The U.S. Senate is up for Republican grabs, and the Freedom Partners Action Fund wants to make sure that the GOP will clench crucial state races. Backed by the Koch brothers, the group dropped $6.5 million on campaign ads in tight Senate races in six states.

Campaign ads appeared Wednesday in Alaska, Arkansas, Colorado, Iowa, New Hampshire, and North Carolina, all key battleground states in the 2014 battle for Senate control. Rather than vicious attacks, the ads all feature locals talking about why they are disappointed by the Democratic opponent and end with a direct endorsement of the Republican candidate. They are almost indistinguishable, only separated by names and varied accents, and united under their general disgust for Obamacare and President Obama himself.

It's like, come on, guys, if you were going to drop $6.5 million you could have at least gotten an original scriptwriter.

But there is something that sets this move apart from the generally shadowy dealings from the brothers Koch. This actually has their name on it. Well, sort of. The Freedom Partners Action Fund is the Koch Brothers' first super PAC that allows them to directly endorse candidates. So while the Freedom Partners Action Fund must disclose their financial backers (i.e. Koch), they can also expressly back their candidates of choice. And by that I mean Republicans.

Chip Somodevilla/Getty Images News/Getty Images

According to the group's quarterly disclosure from October, Charles and David Koch contributed $2 million a piece to Freedom Partners Action Fund. The super PAC has already spent $15 million on midterm races.

The Koch brosephs are known for (trying to be) secretive about their massive amounts of political funding. So putting their names out there either says that they stopped caring about putting on a guise that they aren't puppeteering the thousands of Republican campaign ads, or they just really really want Republicans to take control of the Senate. And not by just a margin.

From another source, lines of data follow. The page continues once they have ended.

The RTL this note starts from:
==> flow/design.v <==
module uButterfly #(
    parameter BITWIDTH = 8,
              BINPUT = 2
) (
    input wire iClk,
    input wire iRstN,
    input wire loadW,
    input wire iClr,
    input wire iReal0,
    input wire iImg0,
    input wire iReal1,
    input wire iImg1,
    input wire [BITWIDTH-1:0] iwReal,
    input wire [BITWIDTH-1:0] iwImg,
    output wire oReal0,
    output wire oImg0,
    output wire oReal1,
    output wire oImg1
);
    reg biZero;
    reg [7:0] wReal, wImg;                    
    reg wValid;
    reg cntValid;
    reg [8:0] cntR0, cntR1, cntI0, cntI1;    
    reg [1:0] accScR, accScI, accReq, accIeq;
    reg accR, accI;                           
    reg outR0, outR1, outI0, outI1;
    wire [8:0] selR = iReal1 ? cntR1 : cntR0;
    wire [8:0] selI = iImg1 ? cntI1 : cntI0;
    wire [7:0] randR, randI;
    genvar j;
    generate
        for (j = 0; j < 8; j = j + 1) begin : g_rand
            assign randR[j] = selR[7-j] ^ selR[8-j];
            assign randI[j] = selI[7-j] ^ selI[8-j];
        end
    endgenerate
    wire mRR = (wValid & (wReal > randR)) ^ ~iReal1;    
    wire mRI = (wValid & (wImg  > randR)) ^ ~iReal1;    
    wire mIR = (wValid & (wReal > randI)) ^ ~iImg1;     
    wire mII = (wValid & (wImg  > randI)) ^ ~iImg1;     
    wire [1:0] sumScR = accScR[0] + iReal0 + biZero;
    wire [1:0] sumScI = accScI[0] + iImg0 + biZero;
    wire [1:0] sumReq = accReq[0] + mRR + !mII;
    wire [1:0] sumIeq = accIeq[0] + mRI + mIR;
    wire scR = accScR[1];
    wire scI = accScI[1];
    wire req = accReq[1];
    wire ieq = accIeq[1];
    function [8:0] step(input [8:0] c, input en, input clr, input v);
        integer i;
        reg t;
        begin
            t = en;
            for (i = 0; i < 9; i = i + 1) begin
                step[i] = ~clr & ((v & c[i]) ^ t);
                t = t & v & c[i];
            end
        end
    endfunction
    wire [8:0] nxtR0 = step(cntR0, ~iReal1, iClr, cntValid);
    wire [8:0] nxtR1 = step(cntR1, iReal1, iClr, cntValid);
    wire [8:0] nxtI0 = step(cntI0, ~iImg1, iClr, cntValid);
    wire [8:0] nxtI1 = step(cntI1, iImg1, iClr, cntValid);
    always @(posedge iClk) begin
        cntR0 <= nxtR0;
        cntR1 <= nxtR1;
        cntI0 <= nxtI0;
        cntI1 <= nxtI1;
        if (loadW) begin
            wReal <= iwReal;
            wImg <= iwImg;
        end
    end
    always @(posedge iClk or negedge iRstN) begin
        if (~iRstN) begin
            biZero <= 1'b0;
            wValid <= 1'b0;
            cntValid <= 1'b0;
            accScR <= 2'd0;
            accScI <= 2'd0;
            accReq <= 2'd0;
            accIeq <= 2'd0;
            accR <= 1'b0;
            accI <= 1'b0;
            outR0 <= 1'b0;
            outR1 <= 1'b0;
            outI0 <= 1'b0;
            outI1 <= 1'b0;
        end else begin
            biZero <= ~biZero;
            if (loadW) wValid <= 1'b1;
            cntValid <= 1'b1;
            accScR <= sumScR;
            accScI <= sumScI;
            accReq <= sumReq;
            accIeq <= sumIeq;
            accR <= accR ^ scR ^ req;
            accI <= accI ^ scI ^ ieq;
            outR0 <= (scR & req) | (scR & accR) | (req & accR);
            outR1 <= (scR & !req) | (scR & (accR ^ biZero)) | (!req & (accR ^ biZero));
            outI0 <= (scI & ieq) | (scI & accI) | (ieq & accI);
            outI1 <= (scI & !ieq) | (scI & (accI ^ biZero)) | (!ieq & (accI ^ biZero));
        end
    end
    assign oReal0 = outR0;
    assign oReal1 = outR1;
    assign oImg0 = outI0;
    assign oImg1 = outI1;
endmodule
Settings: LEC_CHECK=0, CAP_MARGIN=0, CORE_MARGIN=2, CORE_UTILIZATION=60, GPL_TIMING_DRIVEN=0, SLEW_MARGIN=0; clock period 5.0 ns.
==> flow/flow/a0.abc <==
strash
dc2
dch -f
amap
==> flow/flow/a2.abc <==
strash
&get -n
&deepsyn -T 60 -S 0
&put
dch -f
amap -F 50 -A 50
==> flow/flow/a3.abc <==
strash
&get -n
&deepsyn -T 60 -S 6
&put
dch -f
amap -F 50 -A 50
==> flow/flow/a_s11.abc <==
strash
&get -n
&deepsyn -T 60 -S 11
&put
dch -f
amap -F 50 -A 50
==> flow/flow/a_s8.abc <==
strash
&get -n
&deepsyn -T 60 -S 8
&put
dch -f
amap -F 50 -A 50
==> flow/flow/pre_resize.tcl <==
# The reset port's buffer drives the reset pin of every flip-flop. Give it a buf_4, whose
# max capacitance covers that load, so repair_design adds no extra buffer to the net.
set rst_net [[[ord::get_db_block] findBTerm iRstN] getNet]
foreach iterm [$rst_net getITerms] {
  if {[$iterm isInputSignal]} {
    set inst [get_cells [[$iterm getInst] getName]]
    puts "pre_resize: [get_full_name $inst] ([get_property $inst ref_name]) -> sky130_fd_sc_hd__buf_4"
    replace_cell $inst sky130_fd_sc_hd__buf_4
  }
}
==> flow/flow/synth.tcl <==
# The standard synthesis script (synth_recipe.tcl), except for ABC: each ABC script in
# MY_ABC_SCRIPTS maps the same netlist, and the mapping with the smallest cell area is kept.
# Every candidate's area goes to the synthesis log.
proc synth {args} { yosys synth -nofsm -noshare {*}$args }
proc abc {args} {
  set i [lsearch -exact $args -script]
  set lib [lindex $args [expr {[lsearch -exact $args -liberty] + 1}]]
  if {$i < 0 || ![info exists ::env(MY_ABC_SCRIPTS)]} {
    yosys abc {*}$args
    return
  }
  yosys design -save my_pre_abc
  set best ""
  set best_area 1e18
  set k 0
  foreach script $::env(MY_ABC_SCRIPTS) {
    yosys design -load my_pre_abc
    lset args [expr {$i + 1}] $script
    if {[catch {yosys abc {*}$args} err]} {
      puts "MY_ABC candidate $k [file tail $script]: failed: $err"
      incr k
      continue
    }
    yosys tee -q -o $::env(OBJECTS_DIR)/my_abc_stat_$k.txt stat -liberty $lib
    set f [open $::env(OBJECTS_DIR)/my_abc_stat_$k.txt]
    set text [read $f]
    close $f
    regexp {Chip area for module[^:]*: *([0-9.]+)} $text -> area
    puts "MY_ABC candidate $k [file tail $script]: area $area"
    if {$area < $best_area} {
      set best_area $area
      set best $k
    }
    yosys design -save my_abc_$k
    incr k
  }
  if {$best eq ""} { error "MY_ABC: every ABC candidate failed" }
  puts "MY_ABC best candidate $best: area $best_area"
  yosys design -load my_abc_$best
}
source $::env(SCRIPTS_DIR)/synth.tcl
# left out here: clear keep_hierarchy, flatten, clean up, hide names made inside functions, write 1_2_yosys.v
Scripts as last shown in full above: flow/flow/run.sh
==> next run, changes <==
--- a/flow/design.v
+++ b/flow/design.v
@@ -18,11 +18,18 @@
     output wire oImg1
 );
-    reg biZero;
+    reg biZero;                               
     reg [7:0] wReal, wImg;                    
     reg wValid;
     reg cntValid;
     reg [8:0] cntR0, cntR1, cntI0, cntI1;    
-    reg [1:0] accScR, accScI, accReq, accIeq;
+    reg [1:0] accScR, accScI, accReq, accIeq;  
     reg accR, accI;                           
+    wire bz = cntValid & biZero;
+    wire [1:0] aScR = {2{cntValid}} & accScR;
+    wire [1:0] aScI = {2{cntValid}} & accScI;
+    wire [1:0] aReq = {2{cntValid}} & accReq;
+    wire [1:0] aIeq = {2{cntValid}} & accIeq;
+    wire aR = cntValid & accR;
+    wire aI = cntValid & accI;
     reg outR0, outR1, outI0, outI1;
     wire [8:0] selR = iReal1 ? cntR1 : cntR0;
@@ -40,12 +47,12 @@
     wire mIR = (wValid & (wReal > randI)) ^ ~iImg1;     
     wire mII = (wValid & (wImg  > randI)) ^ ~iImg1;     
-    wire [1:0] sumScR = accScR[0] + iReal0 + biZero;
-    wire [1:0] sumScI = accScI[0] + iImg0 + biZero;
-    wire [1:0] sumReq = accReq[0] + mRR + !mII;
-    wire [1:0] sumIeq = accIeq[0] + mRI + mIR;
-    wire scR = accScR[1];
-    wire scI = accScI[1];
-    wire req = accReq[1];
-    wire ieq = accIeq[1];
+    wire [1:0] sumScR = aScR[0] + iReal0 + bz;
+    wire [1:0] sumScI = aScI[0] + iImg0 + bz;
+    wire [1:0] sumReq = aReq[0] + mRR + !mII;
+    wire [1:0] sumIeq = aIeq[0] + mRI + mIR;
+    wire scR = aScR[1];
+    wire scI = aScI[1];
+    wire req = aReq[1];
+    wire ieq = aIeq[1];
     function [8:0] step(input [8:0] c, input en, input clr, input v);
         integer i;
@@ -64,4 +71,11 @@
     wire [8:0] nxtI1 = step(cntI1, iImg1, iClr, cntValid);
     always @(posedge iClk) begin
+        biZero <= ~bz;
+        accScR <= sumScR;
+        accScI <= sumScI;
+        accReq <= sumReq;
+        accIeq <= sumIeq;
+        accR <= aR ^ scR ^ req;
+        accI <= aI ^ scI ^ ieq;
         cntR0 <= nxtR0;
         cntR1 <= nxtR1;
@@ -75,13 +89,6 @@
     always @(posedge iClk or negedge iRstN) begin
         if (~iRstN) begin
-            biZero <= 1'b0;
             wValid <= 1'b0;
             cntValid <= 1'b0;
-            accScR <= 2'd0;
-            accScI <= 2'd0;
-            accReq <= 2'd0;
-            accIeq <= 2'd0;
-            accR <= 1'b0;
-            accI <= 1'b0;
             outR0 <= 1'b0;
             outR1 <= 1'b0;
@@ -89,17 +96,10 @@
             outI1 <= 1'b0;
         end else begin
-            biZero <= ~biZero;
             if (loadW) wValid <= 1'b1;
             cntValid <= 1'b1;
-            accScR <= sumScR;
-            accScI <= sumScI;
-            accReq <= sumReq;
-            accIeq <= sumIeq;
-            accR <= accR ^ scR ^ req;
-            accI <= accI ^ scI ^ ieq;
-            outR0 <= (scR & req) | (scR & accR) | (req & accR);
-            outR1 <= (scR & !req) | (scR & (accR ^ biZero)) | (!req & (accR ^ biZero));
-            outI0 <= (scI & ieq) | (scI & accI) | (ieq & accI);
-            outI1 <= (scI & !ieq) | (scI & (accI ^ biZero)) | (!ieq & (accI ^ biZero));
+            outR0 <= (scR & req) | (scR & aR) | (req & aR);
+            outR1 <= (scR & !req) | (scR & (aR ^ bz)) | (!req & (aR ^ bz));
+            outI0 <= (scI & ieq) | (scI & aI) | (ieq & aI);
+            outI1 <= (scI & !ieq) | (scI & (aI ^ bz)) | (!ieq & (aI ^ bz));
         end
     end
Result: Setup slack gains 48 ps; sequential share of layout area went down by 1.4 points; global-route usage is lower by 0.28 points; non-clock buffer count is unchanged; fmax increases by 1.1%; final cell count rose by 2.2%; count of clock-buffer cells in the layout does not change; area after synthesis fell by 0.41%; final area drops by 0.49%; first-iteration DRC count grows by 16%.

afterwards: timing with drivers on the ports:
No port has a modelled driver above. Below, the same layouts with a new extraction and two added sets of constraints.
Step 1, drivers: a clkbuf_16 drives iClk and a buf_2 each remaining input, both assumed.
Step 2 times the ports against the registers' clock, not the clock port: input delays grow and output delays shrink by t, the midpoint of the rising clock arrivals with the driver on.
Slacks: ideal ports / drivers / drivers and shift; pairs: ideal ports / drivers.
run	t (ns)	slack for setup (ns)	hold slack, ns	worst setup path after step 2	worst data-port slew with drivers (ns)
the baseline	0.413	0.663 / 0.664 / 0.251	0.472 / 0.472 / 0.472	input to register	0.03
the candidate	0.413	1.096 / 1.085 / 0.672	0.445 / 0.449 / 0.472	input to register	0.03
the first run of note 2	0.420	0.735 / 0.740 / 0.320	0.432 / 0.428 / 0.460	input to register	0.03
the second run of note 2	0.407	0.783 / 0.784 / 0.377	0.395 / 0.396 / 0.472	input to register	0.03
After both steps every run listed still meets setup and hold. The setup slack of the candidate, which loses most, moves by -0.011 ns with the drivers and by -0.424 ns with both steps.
Context: an optimization exercise on an open-source flow, tuned for small area. The choices shown serve that exercise and are no tape-out recipe.
RTL that was checked went through simulation tests only; none was proved equivalent to the original.

## the previous run
==> flow/design.v <==
module shift_fifo #(
    parameter DEPTH = 16,
    parameter EXTRA = 1
) (
    input  logic                        clk,
    input  logic                        rst,
    input  logic                        wr_en,   
    input  logic                        rd_en,   
    input  logic [7:0]                  wdata,
    output logic [8*(DEPTH+EXTRA)-1:0]  mem,
    output logic [$clog2(DEPTH+1)-1:0]  count
);
  always_ff @(posedge clk) begin
    if (wr_en) mem <= {mem[8*(DEPTH+EXTRA)-9:0], wdata};
  end
  localparam CW = $clog2(DEPTH + 1);
  logic up, dn;
  logic [CW-1:0] all1, all0;
  assign up = wr_en && !rd_en;
  assign dn = rd_en && !wr_en;
  always_comb begin
    all1[0] = 1'b1;
    all0[0] = 1'b1;
    for (int i = 1; i < CW; i++) begin
      all1[i] = all1[i-1] & count[i-1];
      all0[i] = all0[i-1] & !count[i-1];
    end
  end
  always_ff @(posedge clk) begin
    if (rst) count <= '0;
    else count <= count ^ ((all1 & {CW{up}}) | (all0 & {CW{dn}}));
  end
endmodule
module uart_tx (
    input  logic        clk_i,
    input  logic        rst_ni,
    input  logic [15:0] baud_div_i,
    input  logic        tx_we_i,    
    input  logic        tx_en_i,
    input  logic [ 7:0] din_i,
    output logic        empty_o,
    output logic        full_o,
    output logic        tx_bit_o
);
  function automatic logic [7:0] mux16(input logic [127:0] m, input logic [3:0] s);
    logic [63:0] l1;
    logic [31:0] l2;
    logic [15:0] l3;
    for (int i = 0; i < 8; i++) l1[8*i+:8] = s[0] ? m[16*i+8+:8] : m[16*i+:8];
    for (int i = 0; i < 4; i++) l2[8*i+:8] = s[1] ? l1[16*i+8+:8] : l1[16*i+:8];
    for (int i = 0; i < 2; i++) l3[8*i+:8] = s[2] ? l2[16*i+8+:8] : l2[16*i+:8];
    mux16 = s[3] ? l3[15:8] : l3[7:0];
  endfunction
  localparam logic [3:0] P_STOP = 4'b0000, P_IDLE = 4'b0001, P_START = 4'b0111;
  logic [  3:0] phase;
  logic [ 15:0] baud_counter;
  logic [135:0] mem;
  logic [  4:0] count;
  logic         tick, go, pop, push;
  logic [ 16:0] bc_inc;
  logic [  7:0] cur;
  assign empty_o = (count == 5'd0);
  assign full_o  = count[4];
  logic [16:0] carry;
  always_comb begin
    carry[0] = 1'b1;
    for (int i = 0; i < 16; i++) begin
      bc_inc[i]  = baud_counter[i] ^ carry[i];
      carry[i+1] = baud_counter[i] & carry[i];
    end
    bc_inc[16] = carry[16];
  end
  assign tick   = (bc_inc == {1'b0, baud_div_i});
  assign go     = tx_en_i && !empty_o;
  assign pop    = go && (phase == P_IDLE || (phase == P_STOP && tick));
  assign push   = tx_we_i && !full_o;
  shift_fifo #(
      .DEPTH(16),
      .EXTRA(1)
  ) tx_buffer (
      .clk  (clk_i),
      .rst  (!rst_ni),
      .wr_en(push),
      .rd_en(pop),
      .wdata(din_i),
      .mem  (mem),
      .count(count)
  );
  assign cur = count[4] ? mem[135:128] : mux16(mem[127:0], count[3:0]);
  always_comb begin
    if (phase[3]) tx_bit_o = cur[phase[2:0]];
    else tx_bit_o = (phase != P_START);
  end
  always_ff @(posedge clk_i or negedge rst_ni) begin
    if (!rst_ni) begin
      phase <= P_IDLE;
    end else begin
      if (phase == P_IDLE) begin
        if (go) phase <= P_START;
      end else if (tick) begin
        if (phase == P_STOP) phase <= go ? P_START : P_IDLE;
        else phase <= phase ^ {&phase[2:0], &phase[1:0], phase[0], 1'b1};
      end
    end
  end
  always_ff @(posedge clk_i) begin
    if (phase == P_IDLE || tick) baud_counter <= '0;
    else baud_counter <= bc_inc[15:0];
  end
endmodule
module uart_rx (
    input  logic        clk_i,
    input  logic        rst_ni,
    input  logic [15:0] baud_div_i,
    input  logic        rx_re_i,    
    input  logic        rx_en_i,
    input  logic        rx_bit_i,
    output logic [ 7:0] dout_o,     
    output logic        full_o,
    output logic        empty_o
);
  function automatic logic [7:0] mux16(input logic [127:0] m, input logic [3:0] s);
    logic [63:0] l1;
    logic [31:0] l2;
    logic [15:0] l3;
    for (int i = 0; i < 8; i++) l1[8*i+:8] = s[0] ? m[16*i+8+:8] : m[16*i+:8];
    for (int i = 0; i < 4; i++) l2[8*i+:8] = s[1] ? l1[16*i+8+:8] : l1[16*i+:8];
    for (int i = 0; i < 2; i++) l3[8*i+:8] = s[2] ? l2[16*i+8+:8] : l2[16*i+:8];
    mux16 = s[3] ? l3[15:8] : l3[7:0];
  endfunction
  localparam logic [3:0] P_STOP = 4'b0000, P_IDLE = 4'b0001, P_START = 4'b0111;
  logic [  3:0] phase;
  logic [ 15:0] baud_counter;
  logic [  7:0] shift;
  logic [127:0] mem;
  logic [  4:0] count;
  logic         mid_tick, end_tick, rx_we;
  logic [15:0] bc_inc;
  logic [16:0] carry;
  always_comb begin
    carry[0] = 1'b1;
    for (int i = 0; i < 16; i++) begin
      bc_inc[i]  = baud_counter[i] ^ carry[i];
      carry[i+1] = baud_counter[i] & carry[i];
    end
  end
  assign mid_tick = (baud_counter == {1'b0, baud_div_i[15:1]});
  assign end_tick = (baud_counter == baud_div_i);
  assign empty_o = (count == 5'd0);
  assign full_o  = count[4];
  assign rx_we   = (phase == P_STOP) && end_tick && !full_o;
  shift_fifo #(
      .DEPTH(16),
      .EXTRA(0)
  ) rx_buffer (
      .clk  (clk_i),
      .rst  (!rst_ni),
      .wr_en(rx_we),
      .rd_en(rx_re_i),
      .wdata(shift),
      .mem  (mem),
      .count(count)
  );
  assign dout_o = mux16(mem, count[3:0]);
  always_ff @(posedge clk_i or negedge rst_ni) begin
    if (!rst_ni) begin
      phase <= P_IDLE;
    end else begin
      if (phase == P_IDLE) begin
        if (rx_en_i && !rx_bit_i && !full_o) phase <= P_START;
      end else if (mid_tick) begin
        if (phase == P_START) phase <= rx_bit_i ? P_IDLE : 4'b1000;
        else if (phase == P_STOP) begin
          if (rx_bit_i) phase <= P_IDLE;
        end else phase <= phase ^ {&phase[2:0], &phase[1:0], phase[0], 1'b1};
      end
    end
  end
  always_ff @(posedge clk_i) begin
    if (phase == P_IDLE || end_tick) baud_counter <= '0;
    else baud_counter <= bc_inc;
  end
  always_ff @(posedge clk_i) begin
    if (phase[3] && mid_tick) shift <= {rx_bit_i, shift[7:1]};
  end
endmodule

Right now, FiveThirtyEight, the site founded by statistics wizard Nate Silver, has the Republicans at a 65.7 percent chance of the winning the majority. But if that majority is too slim, it'll be the same tired political gridlock that we've been seeing with a Democratic-controlled Senate and Republican-controlled House. In the Senate, you need 60 votes to move legislation, so to get anything done the parties might need to, oh, I don't know, work together or something. Dream big.